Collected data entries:
# # # #

From an optimization exercise on the open Yosys and OpenROAD flow, aimed at small area; shortcuts taken in it are not production practice. Function was checked by simulation only, so behaviour that the tests miss may differ from the original.

===== flow/config.mk =====
export PLATFORM = sky130hd
export DESIGN_NAME = sd_rx
export DESIGN_NICKNAME = sd_rx
export VERILOG_FILES = /design/flow/design.v
export SDC_FILE = /design/flow/constraint.sdc
export NUM_CORES = 4
export LEC_CHECK = 0
export CAP_MARGIN = 20
export CORE_MARGIN = 2
export CORE_UTILIZATION = 40
export PLACE_DENSITY = 0.6
export SLEW_MARGIN = 20

===== flow/design.v =====
module sd_filter_ch #(
    parameter SAMPLE_W  = 16,
    parameter FLOG2_MAX = 5
) (
    input  wire                       clk,
    input  wire                       rst,
    input  wire [2:0]                 flog2,    
    input  wire                       put,
    input  wire signed [SAMPLE_W-1:0] x,
    output wire signed [SAMPLE_W-1:0] get
);
    localparam DEPTH = 1 << FLOG2_MAX;
    localparam IDX_W = FLOG2_MAX;
    localparam SUM_W = SAMPLE_W + FLOG2_MAX;
    reg  [DEPTH*SAMPLE_W-1:0] hist;
    reg  [IDX_W-1:0]          widx;
    reg  signed [SUM_W-1:0]   sum;
    wire [IDX_W-1:0] mask = ({IDX_W{1'b1}} >> (FLOG2_MAX - flog2));
    wire signed [SAMPLE_W-1:0] old = hist[widx*SAMPLE_W +: SAMPLE_W];
    always @(posedge clk) begin
        if (rst) begin
            hist <= {DEPTH*SAMPLE_W{1'b0}};
            widx <= {IDX_W{1'b0}};
            sum  <= {SUM_W{1'b0}};
        end else if (put) begin
            hist[widx*SAMPLE_W +: SAMPLE_W] <= x;
            widx <= (widx + 1'b1) & mask;
            sum  <= sum - old + x;
        end
    end
    wire signed [SUM_W-1:0] mean = sum >>> flog2;
    assign get = mean[SAMPLE_W-1:0];
endmodule
module sd_demod (
    input  wire        clk,
    input  wire        rst,
    input  wire        feed,
    input  wire [31:0] mag,
    input  wire [31:0] thresh,
    input  wire [15:0] sps,
    input  wire [7:0]  minpre,
    input  wire [7:0]  maxerr,
    input  wire        policy,       
    output reg         delivered,
    output wire [79:0] pkt
);
    localparam NCHIPS = 160;
    localparam ST_SEARCH = 2'd0;
    localparam ST_LOCKED = 2'd1;
    localparam ST_DECODE = 2'd2;
    reg  [1:0]   stage;
    reg          gap;
    reg          armed;
    reg          prev;
    reg  [16:0]  cnt;
    reg  [7:0]   ptc;
    reg  [7:0]   nchips;
    reg  [NCHIPS-1:0] chipbuf;
    reg  [79:0]  hold;
    reg          hold_valid;
    wire        lvl  = (mag > thresh);
    wire        edge_seen = (lvl != prev);
    wire [16:0] e    = cnt + 17'd1;
    wire [16:0] lo   = {1'b0, sps} - {9'd0, maxerr};
    wire [16:0] hi   = {1'b0, sps} + {9'd0, maxerr};
    wire        on_cadence = (e >= lo) && (e <= hi);
    wire        timed_out  = (e > hi);
    wire        boundary   = (e >= {1'b0, sps});
    wire [7:0]  ptc_next   = ptc + 8'd1;
    wire [7:0]  nchips_next = nchips + 8'd1;
    wire [NCHIPS-1:0] chips = {lvl, chipbuf[NCHIPS-2:0]};
    reg        pairs_ok;
    reg [79:0] decoded;
    integer p;
    always @(*) begin
        pairs_ok = 1'b1;
        for (p = 0; p < 80; p = p + 1) begin
            if (chips[2*p] == chips[2*p+1])
                pairs_ok = 1'b0;
            decoded[79-p] = chips[2*p];
        end
    end
    assign pkt = decoded;
    wire last_chip = (stage == ST_DECODE) && boundary && (nchips_next == NCHIPS);
    wire valid_pkt = feed && last_chip && pairs_ok;
    always @(*) begin
        delivered = 1'b0;
        if (valid_pkt) begin
            if (!policy)
                delivered = 1'b1;
            else if (hold_valid && hold == decoded)
                delivered = 1'b1;
        end
    end
    always @(posedge clk) begin
        if (rst) begin
            stage      <= ST_SEARCH;
            gap        <= 1'b0;
            armed      <= 1'b0;
            prev       <= 1'b0;
            cnt        <= 17'd0;
            ptc        <= 8'd0;
            nchips     <= 8'd0;
            chipbuf    <= {NCHIPS{1'b0}};
            hold       <= 80'd0;
            hold_valid <= 1'b0;
        end else if (feed) begin
            case (stage)
            ST_SEARCH: begin
                if (!armed) begin
                    if (edge_seen) begin
                        armed <= 1'b1;
                        cnt   <= 17'd0;
                    end
                end else if (edge_seen) begin
                    cnt <= 17'd0;
                    if (on_cadence) begin
                        ptc <= ptc_next;
                        if (ptc_next == minpre) begin
                            stage <= ST_LOCKED;
                            gap   <= 1'b0;
                        end
                    end else begin
                        ptc <= 8'd0;
                    end
                end else if (timed_out) begin
                    ptc   <= 8'd0;
                    armed <= 1'b0;
                    cnt   <= 17'd0;
                end else begin
                    cnt <= e;
                end
            end
            ST_LOCKED: begin
                if (!gap) begin
                    if (edge_seen) begin
                        cnt <= 17'd0;
                        if (!on_cadence) begin
                            stage <= ST_SEARCH;
                            ptc   <= 8'd0;
                            armed <= 1'b1;
                        end
                    end else if (timed_out) begin
                        if (!lvl) begin
                            gap <= 1'b1;
                            cnt <= e - {1'b0, sps};
                        end else begin
                            stage <= ST_SEARCH;
                            ptc   <= 8'd0;
                            armed <= 1'b0;
                            cnt   <= 17'd0;
                        end
                    end else begin
                        cnt <= e;
                    end
                end else begin
                    if (boundary) begin
                        stage      <= ST_DECODE;
                        gap        <= 1'b0;
                        cnt        <= 17'd0;
                        chipbuf[0] <= lvl;
                        nchips     <= 8'd1;
                    end else begin
                        cnt <= e;
                    end
                end
            end
            default: begin   
                if (boundary) begin
                    cnt <= 17'd0;
                    chipbuf[nchips] <= lvl;
                    if (nchips_next == NCHIPS) begin
                        if (pairs_ok && policy) begin
                            if (hold_valid && hold == decoded) begin
                                hold_valid <= 1'b0;
                            end else begin
                                hold       <= decoded;
                                hold_valid <= 1'b1;
                            end
                        end
                        stage  <= ST_SEARCH;
                        gap    <= 1'b0;
                        armed  <= 1'b0;
                        ptc    <= 8'd0;
                        nchips <= 8'd0;
                    end else begin
                        nchips <= nchips_next;
                    end
                end else begin
                    cnt <= e;
                end
            end
            endcase
            prev <= lvl;
        end
    end
endmodule
module sd_rx (
    input  wire        clk,
    input  wire        rst,           
    input  wire [2:0]  cfg_flog2,     
    input  wire [15:0] cfg_decim,     
    input  wire [15:0] cfg_sps,       
    input  wire [7:0]  cfg_minpre,    
    input  wire [7:0]  cfg_maxerr,    
    input  wire [31:0] cfg_thresh,    
    input  wire        cfg_policy,    
    input  wire        in_valid,
    input  wire [15:0] in_i,
    input  wire [15:0] in_q,
    output reg         mag_valid,
    output reg  [31:0] mag,
    output reg         pkt_valid,
    output reg  [79:0] pkt
);
    wire signed [15:0] get_i;
    wire signed [15:0] get_q;
    wire put = in_valid;
    sd_filter_ch #(.SAMPLE_W(16), .FLOG2_MAX(5)) u_fi (
        .clk(clk), .rst(rst), .flog2(cfg_flog2), .put(put), .x(in_i), .get(get_i)
    );
    sd_filter_ch #(.SAMPLE_W(16), .FLOG2_MAX(5)) u_fq (
        .clk(clk), .rst(rst), .flog2(cfg_flog2), .put(put), .x(in_q), .get(get_q)
    );
    reg  [15:0] dcnt;
    reg         feed_pend;
    wire [16:0] dcnt_inc = {1'b0, dcnt} + 17'd1;
    wire        dec_point = (dcnt_inc >= {1'b0, cfg_decim});
    always @(posedge clk) begin
        if (rst) begin
            dcnt      <= 16'd0;
            feed_pend <= 1'b0;
        end else begin
            feed_pend <= put && dec_point;
            if (put) begin
                if (dec_point)
                    dcnt <= 16'd0;
                else
                    dcnt <= dcnt_inc[15:0];
            end
        end
    end
    wire signed [31:0] sq_i = get_i * get_i;
    wire signed [31:0] sq_q = get_q * get_q;
    wire        [31:0] magsq = sq_i + sq_q;
    wire        delivered;
    wire [79:0] dec_pkt;
    sd_demod u_demod (
        .clk(clk), .rst(rst), .feed(feed_pend), .mag(magsq),
        .thresh(cfg_thresh), .sps(cfg_sps), .minpre(cfg_minpre),
        .maxerr(cfg_maxerr), .policy(cfg_policy),
        .delivered(delivered), .pkt(dec_pkt)
    );
    always @(posedge clk) begin
        if (rst) begin
            mag_valid <= 1'b0;
            pkt_valid <= 1'b0;
        end else begin
            mag_valid <= feed_pend;
            pkt_valid <= delivered;
        end
        if (feed_pend)
            mag <= magsq;
        if (delivered)
            pkt <= dec_pkt;
    end
endmodule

# # # #

**Task**
Give the count, and only the count, of lines in these records that hold the string "decoded".

**Your response**
6